Inquiry: Prevention inquiry in health and social care
The Rare Autoimmune Rheumatic Disease Alliance (RAIRDA) is asking the Committee to consider in the scope of its inquiry the prevention of adverse outcomes for people living with rare autoimmune rheumatic diseases (RAIRDS).
RAIRDs, along with many other rare conditions, may not be explicitly preventable, but issues such as late diagnosis, and poor care and treatment, mean that people living with them experience preventable poor outcomes including, in some cases, premature mortality.
About RAIRDA and RAIRDs
RAIRDA is the first alliance linking clinical and patient organisations to campaign for improved care for people living with RAIRDs in the UK. RAIRDA is comprised of LUPUSUK, Vasculitis UK, Scleroderma and Raynaud’s UK, and the British Sjӧgren’s Syndrome Association.
RAIRDs are a range of conditions in which the body’s immune system damages its own tissues. In the UK, there are over 170,000 people living with RAIRDs, and an estimated 3.5 million people living with rare diseases. Individually, the conditions are rare, but overall, rare disease affects a significant proportion of the population.
Why the Health and Social Care Committee should consider this issue as part of its Prevention inquiry:
As part of the prevention agenda, it is important to focus not only on preventing disease from occurring, but on reducing the impact of diseases when they do occur. RAIRDs are predominantly non-genetic diseases, so no specific action e.g. genetic testing can prevent initial onset, or give an early indication that the disease will occur. However, preventing RAIRDs and other non-genetic diseases from avoidably causing serious illness and even death should be made a priority, rather than ignored in favour of more common conditions.
Why the government needs to take action in this area:
NHS services remain too focused on common conditions, with an increasing focus on high volume, low complexity conditions, exacerbated by the backlog caused by the COVID-19 pandemic. This means the current system is preventing some people with rare disease from experiencing an achievable level of good health.

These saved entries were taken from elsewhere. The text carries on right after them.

[src/rtl/mc_controller.sv]
// Multicycle MIPS main control FSM: sequences fetch/decode/execute/memory/writeback
// and drives the ALU command, datapath mux selects and write enables.
module mc_controller #(
  parameter int CNT_W = 32
) (
  input  logic             clk,
  input  logic             reset,
  input  logic [5:0]       op,
  input  logic [5:0]       funct,
  input  logic             zero,
  output logic [2:0]       alucont,
  output logic             alusrca,
  output logic [1:0]       alusrcb,
  output logic [1:0]       pcsrc,
  output logic             pcen,
  output logic             iord,
  output logic             irwrite,
  output logic             memwrite,
  output logic             regwrite,
  output logic             regdst,
  output logic             memtoreg,
  output logic [3:0]       state,
  output logic [CNT_W-1:0] instret
);

  typedef enum logic [3:0] {
    FETCH   = 4'd0,
    DECODE  = 4'd1,
    MEMADR  = 4'd2,
    MEMRD   = 4'd3,
    MEMWB   = 4'd4,
    MEMWR   = 4'd5,
    RTYPEEX = 4'd6,
    RTYPEWB = 4'd7,
    BEQEX   = 4'd8,
    ADDIEX  = 4'd9,
    ADDIWB  = 4'd10,
    JEX     = 4'd11
  } state_t;

  localparam logic [5:0] OP_LW   = 6'b100011;
  localparam logic [5:0] OP_SW   = 6'b101011;
  localparam logic [5:0] OP_RTYP = 6'b000000;
  localparam logic [5:0] OP_BEQ  = 6'b000100;
  localparam logic [5:0] OP_ADDI = 6'b001000;
  localparam logic [5:0] OP_J    = 6'b000010;

  localparam logic [5:0] FN_ADD = 6'b100000;
  localparam logic [5:0] FN_SUB = 6'b100010;
  localparam logic [5:0] FN_AND = 6'b100100;
  localparam logic [5:0] FN_OR  = 6'b100101;
  localparam logic [5:0] FN_SLT = 6'b101010;

  state_t           state_reg;
  state_t           state_next;
  logic [CNT_W-1:0] instret_reg;
  logic             funct_legal;
  logic             retire;

  assign funct_legal = (funct == FN_ADD) || (funct == FN_SUB) || (funct == FN_AND) ||
                       (funct == FN_OR)  || (funct == FN_SLT);

  // Every instruction that reaches its final state leaves it for FETCH unconditionally.
  assign retire = (state_reg == MEMWB)   || (state_reg == MEMWR) || (state_reg == RTYPEWB) ||
                  (state_reg == BEQEX)   || (state_reg == ADDIWB) || (state_reg == JEX);

  always_ff @(posedge clk) begin
    if (reset) begin
      state_reg   <= FETCH;
      instret_reg <= '0;
    end else begin
      state_reg <= state_next;
      if (retire) begin
        instret_reg <= instret_reg + CNT_W'(1);
      end
    end
  end

  always_comb begin
    state_next = FETCH;
    case (state_reg)
      FETCH:   state_next = DECODE;
      DECODE: begin
        case (op)
          OP_LW, OP_SW: state_next = MEMADR;
          OP_RTYP:      state_next = RTYPEEX;
          OP_BEQ:       state_next = BEQEX;
          OP_ADDI:      state_next = ADDIEX;
          OP_J:         state_next = JEX;
          default:      state_next = FETCH;
        endcase
      end
      MEMADR:  state_next = (op == OP_LW) ? MEMRD : MEMWR;
      MEMRD:   state_next = MEMWB;
      RTYPEEX: state_next = funct_legal ? RTYPEWB : FETCH;
      ADDIEX:  state_next = ADDIWB;
      default: state_next = FETCH;
    endcase
  end

  // While reset is held the outputs show FETCH, with every write enable suppressed.
  always_comb begin
    alucont  = 3'b010;
    alusrca  = 1'b0;
    alusrcb  = 2'b00;
    pcsrc    = 2'b00;
    pcen     = 1'b0;
    iord     = 1'b0;
    irwrite  = 1'b0;
    memwrite = 1'b0;
    regwrite = 1'b0;
    regdst   = 1'b0;
    memtoreg = 1'b0;
    case (reset ? FETCH : state_reg)
      FETCH: begin
        alusrcb = 2'b01;
        irwrite = 1'b1;
        pcen    = 1'b1;
      end
      DECODE: alusrcb = 2'b11;
      MEMADR, ADDIEX: begin
        alusrca = 1'b1;
        alusrcb = 2'b10;
      end
      MEMRD: iord = 1'b1;
      MEMWB: begin
        regwrite = 1'b1;
        memtoreg = 1'b1;
      end
      MEMWR: begin
        iord     = 1'b1;
        memwrite = 1'b1;
      end
      RTYPEEX: begin
        alusrca = 1'b1;
        case (funct)
          FN_SUB:  alucont = 3'b011;
          FN_AND:  alucont = 3'b000;
          FN_OR:   alucont = 3'b001;
          FN_SLT:  alucont = 3'b111;
          default: alucont = 3'b010;
        endcase
      end
      RTYPEWB: begin
        regwrite = 1'b1;
        regdst   = 1'b1;
      end
      BEQEX: begin
        alusrca = 1'b1;
        alucont = 3'b011;
        pcsrc   = 2'b01;
        pcen    = zero;
      end
      ADDIWB: regwrite = 1'b1;
      JEX: begin
        pcsrc = 2'b10;
        pcen  = 1'b1;
      end
      default: ;
    endcase
    if (reset) begin
      pcen     = 1'b0;
      irwrite  = 1'b0;
      memwrite = 1'b0;
      regwrite = 1'b0;
    end
  end

  assign state   = state_reg;
  assign instret = instret_reg;

endmodule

The resulting morbidity and mortality is preventable, if health policy and services take a greater focus on preventing people’s conditions from worsening.

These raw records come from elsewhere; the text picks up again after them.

[src/rtl/ext_mem_loader_pkg.sv]
// -----------------------------------------------------------------------------
// ext_mem_loader_pkg
// Shared definitions for the external memory loader:
//   - BYTE_W / WORD_W   : byte and word widths of the load and dump streams
//   - BYTES_PER_WORD    : bytes packed into (or unpacked from) one memory word
//   - state_e           : sequencer FSM states
// No ports (package).
// -----------------------------------------------------------------------------
package ext_mem_loader_pkg;

  localparam int BYTE_W         = 8;
  localparam int WORD_W         = 32;
  localparam int BYTES_PER_WORD = WORD_W / BYTE_W;

  typedef enum logic [2:0] {
    ST_IDLE = 3'd0,
    ST_LOAD = 3'd1,
    ST_RUN  = 3'd2,
    ST_RD   = 3'd3,
    ST_TX   = 3'd4,
    ST_DONE = 3'd5
  } state_e;

endpackage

The following are examples of where improvements are needed:
- Diagnosis: RAIRDA’s 2018 survey showed nearly half of respondents waited over three years from symptom onset to receive a RAIRD diagnosis.
- Access to monitoring and tests: Recent reports from RAIRDA’s member charities suggest that some patients are being left months without drug monitoring or regular blood tests for disease activity.
- Improved access to vaccines and treatments: although people with RAIRDs are at more than twice the risk of COVID-19 related death compared to the general population, our March 2022 survey showed that after testing positive, 62% of respondents did not receive automatic contact from a Covid Medicines Delivery Unit to receive potentially life-saving treatment.
Why this area would benefit from scrutiny:
Rare diseases affect a significant proportion of the population but are often side-lined in health policy discussions in favour of more common conditions. Specifically, RAIRDs can be life threatening and significantly life-altering, yet prevention of these adverse outcomes through early diagnosis, priority access to preventative vaccinations and treatment, care coordination, access to specialist support and effective monitoring has not been given appropriate investment and attention. Scrutiny from the Committee would help highlight current inequalities in aspects relevant to prevention and encourage action to address them.
Why the Committee should look at this area now:
The UK Rare Diseases Framework (2021) has been a significant step towards improving care for rare diseases, but there are gaps in the framework which mean that people with RAIRDs are still at real risk of preventable adverse outcomes because of delays in diagnosis and issues with communication and access to treatments.
If the Committee were to include preventing avoidable disease progression and mortality for people with rare diseases on its agenda for the inquiry, it could encourage further policy development in this area. Further, RAIRDA is currently calling for the development of a NICE quality standard for rare disease and has had productive discussions with the Department of Health and Social Care. There is also the potential for research into innovative treatments to improve rare disease prognosis: for example, looking at alternatives to corticosteroid treatments, which are associated with significant long-term adverse events.
RAIRDA is grateful for the opportunity to feed into this important inquiry and hopes that prevention initiatives for rare disease will form part of the Committee’s agenda. RAIRDA is happy to provide any additional evidence required by the inquiry.